In the listing below, a line holding "buf_2 43, inv_1" and a line holding "a21oi_1,160" mark the range. Retype both exactly, with all lines between them.

---------- INPUT DATA ----------

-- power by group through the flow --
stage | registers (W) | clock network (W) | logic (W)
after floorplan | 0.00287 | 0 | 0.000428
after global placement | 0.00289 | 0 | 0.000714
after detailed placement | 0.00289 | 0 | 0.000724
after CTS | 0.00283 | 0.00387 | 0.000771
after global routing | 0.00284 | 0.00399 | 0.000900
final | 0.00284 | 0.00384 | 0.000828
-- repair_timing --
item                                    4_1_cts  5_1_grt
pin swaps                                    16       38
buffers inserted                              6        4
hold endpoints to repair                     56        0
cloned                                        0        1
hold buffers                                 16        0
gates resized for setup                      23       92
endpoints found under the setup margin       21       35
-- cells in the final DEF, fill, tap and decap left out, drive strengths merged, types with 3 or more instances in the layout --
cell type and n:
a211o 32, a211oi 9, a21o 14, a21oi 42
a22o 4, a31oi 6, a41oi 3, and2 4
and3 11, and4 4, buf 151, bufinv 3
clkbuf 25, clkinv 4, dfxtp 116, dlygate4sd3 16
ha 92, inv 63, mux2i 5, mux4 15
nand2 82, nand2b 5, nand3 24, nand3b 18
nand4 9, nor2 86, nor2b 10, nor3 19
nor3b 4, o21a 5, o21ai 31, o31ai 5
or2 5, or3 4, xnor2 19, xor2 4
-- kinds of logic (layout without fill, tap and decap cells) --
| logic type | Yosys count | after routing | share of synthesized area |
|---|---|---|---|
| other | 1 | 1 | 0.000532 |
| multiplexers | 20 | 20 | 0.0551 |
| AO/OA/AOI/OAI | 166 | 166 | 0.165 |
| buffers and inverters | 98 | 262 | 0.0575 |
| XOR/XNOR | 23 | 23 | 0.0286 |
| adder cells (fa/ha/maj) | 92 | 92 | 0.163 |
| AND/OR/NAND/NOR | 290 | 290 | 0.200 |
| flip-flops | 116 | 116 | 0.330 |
### config.mk
export PLATFORM = sky130hd
export DESIGN_NAME = ws_cycle_calc
export DESIGN_NICKNAME = d
export VERILOG_FILES = /design/src/rtl/ws_pkg.sv /design/src/rtl/ws_timing_table.sv /design/src/rtl/ws_cost_calc.sv /design/src/rtl/ws_stall_counter.sv /design/src/rtl/ws_cycle_calc.sv
export SDC_FILE = /design/constraint.sdc
export NUM_CORES = 1
export LEC_CHECK = 0
export ABC_CLOCK_PERIOD_IN_PS = 11100
export BUFFER_PORTS_ARGS = -buffer_cell sky130_fd_sc_hd__buf_2
export CAP_MARGIN = 25
export CORE_MARGIN = 10
export CORE_UTILIZATION = 30
export DETAILED_ROUTE_END_ITERATION = 12
export PLACE_DENSITY = 0.49
export SYNTH_ARGS = -nofsm -noshare
export SYNTH_HDL_FRONTEND = slang
export SYNTH_HIERARCHICAL = 1
export SYNTH_SLANG_ARGS = --single-unit
### constraint.sdc
create_clock -name clk -period 11.1 [get_ports clk]
set_clock_uncertainty 0.05 [all_clocks]
set_input_delay 1.11 -clock clk [delete_from_list [all_inputs] [get_ports clk]]
set_output_delay 1.11 -clock clk [all_outputs]
set_load 0.1 [all_outputs]
### src/rtl/ws_pkg.sv
package ws_pkg;
  localparam int REGIONS = 16;
  localparam int WAIT_W  = 5;
  localparam int CFG_W   = 16;
  localparam int PF_BIT  = 14;

  typedef struct packed {
    logic [WAIT_W-1:0] ns16;
    logic [WAIT_W-1:0] s16;
    logic [WAIT_W-1:0] ns32;
    logic [WAIT_W-1:0] s32;
  } waits_t;

  function automatic logic [WAIT_W-1:0] ns_lut(input logic [1:0] sel);
    case (sel)
      2'd0:    ns_lut = WAIT_W'(4);
      2'd1:    ns_lut = WAIT_W'(3);
      2'd2:    ns_lut = WAIT_W'(2);
      default: ns_lut = WAIT_W'(8);
    endcase
  endfunction

  function automatic logic [WAIT_W-1:0] seq_lut(input int win, input logic fast);
    seq_lut = fast ? WAIT_W'(1) : WAIT_W'(2 << win);
  endfunction

  function automatic logic is_cart(input logic [3:0] r);
    is_cart = (r >= 4'd8) && (r <= 4'd13);
  endfunction
endpackage

### src/rtl/ws_timing_table.sv
module ws_timing_table
  import ws_pkg::*;
#(
  parameter int N_REG = REGIONS
) (
  input  logic [CFG_W-1:0]       cfg,
  output waits_t [N_REG-1:0]     tbl
);
  for (genvar g = 0; g < N_REG; g++) begin : g_reg
    localparam bit IS_CART = (g >= 8) && (g <= 13);
    localparam bit IS_SAVE = (g == 14) || (g == 15);
    localparam bit IS_XRAM = (g == 2);
    localparam int WIN     = IS_CART ? (g - 8) / 2 : 0;
    localparam int NS_LO   = 2 + 3 * WIN;
    localparam int SQ_BIT  = 4 + 3 * WIN;

    if (IS_CART) begin : g_cart
      logic [WAIT_W-1:0] ns, sq;
      always_comb begin
        ns = ns_lut(cfg[NS_LO +: 2]);
        sq = seq_lut(WIN, cfg[SQ_BIT]);
        tbl[g].ns16 = ns;
        tbl[g].s16  = sq;
        tbl[g].ns32 = ns + sq + WAIT_W'(1);
        tbl[g].s32  = (sq << 1) + WAIT_W'(1);
      end
    end else if (IS_SAVE) begin : g_save
      logic [WAIT_W-1:0] v;
      always_comb begin
        v = ns_lut(cfg[1:0]);
        tbl[g].ns16 = v;
        tbl[g].s16  = v;
        tbl[g].ns32 = (v << 1) + WAIT_W'(1);
        tbl[g].s32  = (v << 1) + WAIT_W'(1);
      end
    end else if (IS_XRAM) begin : g_xram
      assign tbl[g] = '{ns16: WAIT_W'(2), s16: WAIT_W'(2),
                        ns32: WAIT_W'(5), s32: WAIT_W'(5)};
    end else begin : g_plain
      assign tbl[g] = '0;
    end
  end
endmodule

### src/rtl/ws_cost_calc.sv
module ws_cost_calc
  import ws_pkg::*;
#(
  parameter int COST_W  = 12,
  parameter int WORDS_W = 6
) (
  input  waits_t [REGIONS-1:0] tbl,
  input  logic                 pf_en,
  input  logic [3:0]           region,
  input  logic                 wide,
  input  logic                 seq,
  input  logic                 fetch,
  input  logic                 burst,
  input  logic [WORDS_W-1:0]   words,
  output logic [COST_W-1:0]    cost
);
  waits_t            w;
  logic [WAIT_W-1:0] single_wait;
  logic [COST_W-1:0] n_minus1;
  logic [COST_W-1:0] first_cost, rest_cost;

  always_comb begin
    w = tbl[region];
    case ({wide, seq})
      2'b00:   single_wait = w.ns16;
      2'b01:   single_wait = w.s16;
      2'b10:   single_wait = w.ns32;
      default: single_wait = w.s32;
    endcase
    if (fetch && pf_en && is_cart(region)) single_wait = '0;

    n_minus1   = (words == '0) ? '0 : COST_W'(words) - COST_W'(1);
    first_cost = COST_W'(w.ns32) + COST_W'(1);
    rest_cost  = n_minus1 * (COST_W'(w.s32) + COST_W'(1));

    if (burst) cost = first_cost + rest_cost;
    else       cost = COST_W'(single_wait) + COST_W'(1);
  end
endmodule

### src/rtl/ws_stall_counter.sv
module ws_stall_counter #(
  parameter int COST_W = 12
) (
  input  logic              clk,
  input  logic              rst_n,
  input  logic              load,
  input  logic [COST_W-1:0] load_val,
  output logic              busy,
  output logic              last
);
  logic [COST_W-1:0] cnt;

  always_ff @(posedge clk) begin
    if (!rst_n)          cnt <= '0;
    else if (load)       cnt <= load_val;
    else if (cnt != '0)  cnt <= cnt - COST_W'(1);
  end

  assign busy = (cnt != '0);
  assign last = (cnt == COST_W'(1));
endmodule

### src/rtl/ws_cycle_calc.sv
module ws_cycle_calc
  import ws_pkg::*;
#(
  parameter int COST_W  = 12,
  parameter int WORDS_W = 6
) (
  input  logic               clk,
  input  logic               rst_n,
  input  logic               cfg_we,
  input  logic [15:0]        cfg_wdata,
  input  logic               req_valid,
  output logic               req_ready,
  input  logic [3:0]         req_region,
  input  logic               req_wide,
  input  logic               req_seq,
  input  logic               req_fetch,
  input  logic               req_burst,
  input  logic [WORDS_W-1:0] req_words,
  output logic [COST_W-1:0]  cost_o,
  output logic               stall_o,
  output logic               done_o
);
  localparam logic [CFG_W-1:0] USED_MASK = 16'h47FF;

  logic [CFG_W-1:0]     cfg_q;
  waits_t [REGIONS-1:0] tbl;
  logic [COST_W-1:0]    cost_next;
  logic                 accept;
  logic                 busy;
  logic                 unused_cfg;

  assign unused_cfg = ^{cfg_wdata[15], cfg_wdata[13:11], cfg_q[15], cfg_q[13:11]};

  always_ff @(posedge clk) begin
    if (!rst_n)      cfg_q <= '0;
    else if (cfg_we) cfg_q <= cfg_wdata & USED_MASK;
  end

  ws_timing_table #(.N_REG(REGIONS)) u_tbl (
    .cfg (cfg_q),
    .tbl (tbl)
  );

  ws_cost_calc #(.COST_W(COST_W), .WORDS_W(WORDS_W)) u_cost (
    .tbl    (tbl),
    .pf_en  (cfg_q[PF_BIT]),
    .region (req_region),
    .wide   (req_wide),
    .seq    (req_seq),
    .fetch  (req_fetch),
    .burst  (req_burst),
    .words  (req_words),
    .cost   (cost_next)
  );

  assign req_ready = !busy;
  assign accept    = req_valid && req_ready;

  always_ff @(posedge clk) begin
    if (!rst_n)      cost_o <= '0;
    else if (accept) cost_o <= cost_next;
  end

  ws_stall_counter #(.COST_W(COST_W)) u_stall (
    .clk      (clk),
    .rst_n    (rst_n),
    .load     (accept),
    .load_val (cost_next),
    .busy     (busy),
    .last     (done_o)
  );

  assign stall_o = busy;
endmodule

# Word-level counts from Yosys, hierarchy flattened
# Cells that the tools add are included.
dict set report word_totals {
  regBits 36
  input_bits 34
  output_inout_bits 15
  wordCells 62
}
dict set report classes {
  addsub 16
  n_mul 1
  magnitude_cmp 3
  n_eq_ne 11
  n_mux 15
  reduce_logical 13
}
# operator count
set ops {}
lappend ops {{$bmux W20 S4} 1}
lappend ops {{$mux W12} 4}
lappend ops {{$pmux W4 S3} 4}
lappend ops {{$add A5 B1 Y5 const B} 6}
lappend ops {{$mux W20} 1}
lappend ops {{$add A5 B1 Y6 const B} 3}
lappend ops {{$pmux W5 S3} 1}
lappend ops {{$add A12 B12 Y12} 1}
lappend ops {{$eq A12 B1 Y1 const B} 1}
lappend ops {{$mul A12 B12 Y12} 1}
lappend ops {{$reduce_bool A12 Y1} 1}
lappend ops {{$sub A12 B1 Y12 const B} 1}
lappend ops {{$add A4 B5 Y5} 2}
lappend ops {{$eq A2 B1 Y1 const B} 5}
lappend ops {{$eq A2 B2 Y1 const B} 5}
lappend ops {{$logic_not A2 Y1} 5}
lappend ops {{$sub A6 B1 Y7 const B} 1}
lappend ops {{$logic_not A6 Y1} 1}
lappend ops {{$add A4 B2 Y5} 1}
lappend ops {{$lt A4 B5 Y1 const B} 1}
lappend ops {{$mux W5} 1}
lappend ops {{$add A3 B1 Y4 const B} 1}
lappend ops {{$ge A4 B4 Y1 const B} 1}
lappend ops {{$le A4 B4 Y1 const B} 1}
lappend ops {{other kinds (6)} 9}

# Logic depth before layout (Yosys ltp)
dict set report logic_depth {
  word_depth 11
  depth_mapped 28
  depth_no_buf 27
}

# By module
# Netlist, hierarchy kept.
# module n_inst cells_each area_each_um2 seq_area_each_um2
set modules_own_cells {}
lappend modules_own_cells {ws_cost_calc 1 503 4819.6 0.0}
lappend modules_own_cells {ws_timing_table 1 346 2632.5 0.0}
lappend modules_own_cells {ws_cycle_calc 1 94 954.7 480.5}
lappend modules_own_cells {ws_stall_counter 1 87 769.5 240.2}

# Least setup slack after synthesis
# OpenSTA, ideal clock, no wires.
dict set report synth_path {
  kind {input-to-reg}
  start {in req_region[2]}
  end {reg u_stall.cnt[11]}
  setup_time_ns 0.070
  t_arrival_ns 6.665
  required_time_ns 10.980
  slack_ns 4.315
  path_stages 26
  n_path_buf 2
  path_cell_list {buf_2 buf_4 nor2b_1 a221oi_1 or3_1 o21a_1 ha_1 nand3_1 xor2_1 nand2b_1 fa_1 fa_1 inv_1 fa_1 inv_1 fa_1 inv_1 ha_1 a21o_1 a21oi_1 o21ai_0 nand3_1 a21bo_2 mux2i_1 o21ai_0 a21oi_1}
}
dict set report synth_between {
  elab_chain_len 7
  elab_cells_between_ends 8
  cone_classes {3 x add/sub; 1 x mul; 4 x mux}
}
# item line
set synth_rtl {}
lappend synth_rtl {{start: declaration} ws_cycle_calc.sv:13} ;# input logic [3:0] req_region,
lappend synth_rtl {{$bmux W20 S4 *} ws_cost_calc.sv:23} ;# w = tbl[region];
lappend synth_rtl {{$mux W20 (implied by the code) *} ws_cost_calc.sv:23}
lappend synth_rtl {{$add A5 B1 Y6} ws_cost_calc.sv:34} ;# rest_cost = n_minus1 * (COST_W'(w.s32) + COST_W'(1));
lappend synth_rtl {{$mul A12 B12 Y12} ws_cost_calc.sv:34}
lappend synth_rtl {{$add A12 B12 Y12 *} ws_cost_calc.sv:36} ;# if (burst) cost = first_cost + rest_cost;
lappend synth_rtl {{$mux W12 *} ws_cost_calc.sv:36}
lappend synth_rtl {{named net cost_next[11]} ws_cycle_calc.sv:27} ;# logic [COST_W-1:0] cost_next;
lappend synth_rtl {{$mux W12 *} ws_stall_counter.sv:15} ;# else if (load) cnt <= load_val;
lappend synth_rtl {{end signal: assignment} ws_stall_counter.sv:15}
lappend synth_rtl {{end signal: assignment} ws_stall_counter.sv:16} ;# else if (cnt != '0) cnt <= cnt - COST_W'(1);
lappend synth_rtl {{end: declaration} ws_stall_counter.sv:11} ;# logic [COST_W-1:0] cnt;
# Mark *: on every way through the listed nets, which the timed path passes. The rest lies on a longest branch. The select of a mux whose other input is x is not followed.
# A chain may end at the register's enable or synchronous reset.

# Worst setup path after layout
# Same ends and word-level chain as after synthesis.

==> run_results.csv <==
group,metric,value,unit
outcome,status,"completed",
final_layout,fin_util,28.3,%
final_layout,diodes,0,
grt,grt_pass1_vias,5728,
clocking,worstSkewPairLatency,290,ps
route,wl_per_cell,13.0,microns
route,antenna_left,0,
clocking,cts_tree,"done",
worst_setup_path,path_buf_inv,5,
grt,grt_max_degree,50,
worst_setup_path,cp-start-kind,"input port",
timing,finalSetupViolCount,0,
placed_design,hpwl,14100,microns
worst_setup_path,cpLargestDelayFamily,"adder cells",
clocking,cts_setup_buffers,0,
worst_setup_path,cp_slowest_stage_delay,550,ps
worst_hold_path,hp-class,"reg -> reg",
placed_design,place_area,8310,sq um
timing,rsz0062_at_grt,"false",
final_layout,finalInstanceArea,8460,sq um
final_layout,finalNonFillerCells,1353,
grt,grt_use_total,9.18,%
timing,fin_crit_sh,72.4,%
route,vias,5741,
placed_design,routabilityCongestion,0.825,
route,drt_iter0_drc,291,
die,rows,63,
logic_synthesis,syn_inst,1029,
worst_setup_path,cp-end-kind,"flop",
clocking,cts-htree-levels,2,
clocking,numCtsBuffers,5,
clocking,ctsResizeCount,0,
placed_design,io_buffers,44,
route,finalWirelength,17600,microns
placed_design,place_ws,2750,ps
die,core,29900,sq um
timing,fmax,0.124,GHz
logic_synthesis,netlist_area,9170,sq um
die,dieArea,38000,sq um
timing,final-hold-violation-count,0,
grt,grt_first_pass_wirelength,29500,microns
clocking,cts_root_buf,"clkbuf_16",
job,cap_violations,0,
worst_setup_path,crit_top_cell,"fa_1",
timing,min_period,8040,ps
timing,worst_slack,3060,ps
worst_setup_path,slowest_stage,"buf_2",
grt,overflow,0,
die,die_w,195,microns
final_layout,area_delta_synth_final,-7.78,%
logic_synthesis,avgSynthCellArea,8.91,sq um
power,p_leak,3.86,nW
clocking,cts_hold_buf,0,
power,cellPowerDensity,146,nW/um^2
route,dr.pass1.iters,4,
die,die_h,195,microns
timing,setup_tns,0,ps
worst_setup_path,critPathKind,"in -> reg",
logic_synthesis,synth_warnings,6,
clocking,cts_sinks,36,
die,boundaryPins,49,
final_layout,fillers,3235,
power,vdd_drop_max,0.0703,mV
final_layout,nets,1081,
placed_design,place_inst,1346,
route,avgViaCountPerCell,4.24,
grt,antenna_found_initial,0,
clocking,clock_path_buffers,2,
timing,slew_headroom,48.3,%
die,initial_core_util,30.7,%
final_layout,drive_above_1_share,16.2,%
route,route.detailed.drc,0,
clocking,clk_pin_slew,50,ps
worst_setup_path,cp.required,11270,ps
timing,worst_pin_slew,775,ps
worst_setup_path,critPathMaxFanout,33,
timing,slew_violations,0,
worst_setup_path,arrival,8200,ps
-- path summary, 6_finish.rpt --
| check | startpoint | to | slack [ps] | cells after the start |
|---|---|---|---|---|
| min | cost_o[10] | cost_o[10] | 400 | 2 |
| max | req_region[2] | u_stall/cnt[11] | 3060 | 26 |
| max reg2reg | cfg_q[0] | u_stall/cnt[11] | 4320 | 25 |
| min reg2reg | cost_o[10] | cost_o[10] | 400 | 2 |
-- registers in the layout, indices dropped and copies added, names as in the netlist --
name / count
cfg_q: 12
cost_o: 12
u_stall/cnt: 12
-- cells in the final DEF, fill, tap and decap left out, types with 23 or more instances in the layout --
cell and count:
buf_2 43, inv_1 74, fa_1 32, conb_1 210, mux4_2 61, mux2i_1 64, ha_1 52, nor2_1 41
nor2b_1 23, nand2_1 57, dfxtp_1 36, a21oi_1 23
-- worst register-to-register path, cell delays in order (launching register included) --
cell,delay (ps)
dfxtp_1,390
inv_1,60
ha_1,430
mux4_2,510
mux2i_1,150
mux2i_1,90
buf_4,190
o2111a_1,220
xnor2_1,510
or2_2,220
fa_1,440
fa_1,550
inv_1,50
fa_1,530
inv_1,60
fa_1,540
inv_1,40
ha_1,320
a21o_1,130
a21oi_1,90
o21ai_0,290
nand3_1,150
a21bo_2,210
mux2i_1,220
o21ai_0,110
a21oi_1,160
-- layout make-up --
type	instances	area [sq um]	share of cell area [%]
tap	390	488	5.77
sequential	36	721	8.52
clock buffer	7	153	1.80
multi-input combinational	792	6530	77.2
timing repair buffer	51	275	3.25
inverter	77	292	3.45
-- per-stage QoR --
| step | hold WS, ps | total power, mW |
|---|---|---|
| after global placement | 392 | 1.09 |
| after global routing | 435 | 1.37 |
| after detailed placement | 394 | 1.08 |
| after CTS | 408 | 1.25 |
| final | 402 | 1.23 |
| after floorplan | 433 | 1.01 |
-- where the power goes --
group	internal, mW	leakage (nW)	total (mW)	switching (mW)
registers	0.157	0.295	0.189	0.0315
logic	0.371	3.49	0.893	0.522
clock network	0.0943	0.0760	0.150	0.0558
total	0.623	3.86	1.23	0.609
-- per-layer routing --
layer | track usage, % | vias up | routed length (microns) | part of all wire (%)
met5 | 0 | - | 0 | 0
met4 | 1.16 | 0 | 103 | 0.59
met3 | 0.929 | 9 | 345 | 2.0
met2 | 15.6 | 51 | 8530 | 49
met1 | 12.5 | 2759 | 8600 | 49
li1 | - | 2922 | - | -
No activity file was read; power rests on OpenSTA's default activity.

----------

» **SOLVED PROBLEM**:
buf_2 43, inv_1 74, fa_1 32, conb_1 210, mux4_2 61, mux2i_1 64, ha_1 52, nor2_1 41
nor2b_1 23, nand2_1 57, dfxtp_1 36, a21oi_1 23
-- worst register-to-register path, cell delays in order (launching register included) --
cell,delay (ps)
dfxtp_1,390
inv_1,60
ha_1,430
mux4_2,510
mux2i_1,150
mux2i_1,90
buf_4,190
o2111a_1,220
xnor2_1,510
or2_2,220
fa_1,440
fa_1,550
inv_1,50
fa_1,530
inv_1,60
fa_1,540
inv_1,40
ha_1,320
a21o_1,130
a21oi_1,90
o21ai_0,290
nand3_1,150
a21bo_2,210
mux2i_1,220
o21ai_0,110
a21oi_1,160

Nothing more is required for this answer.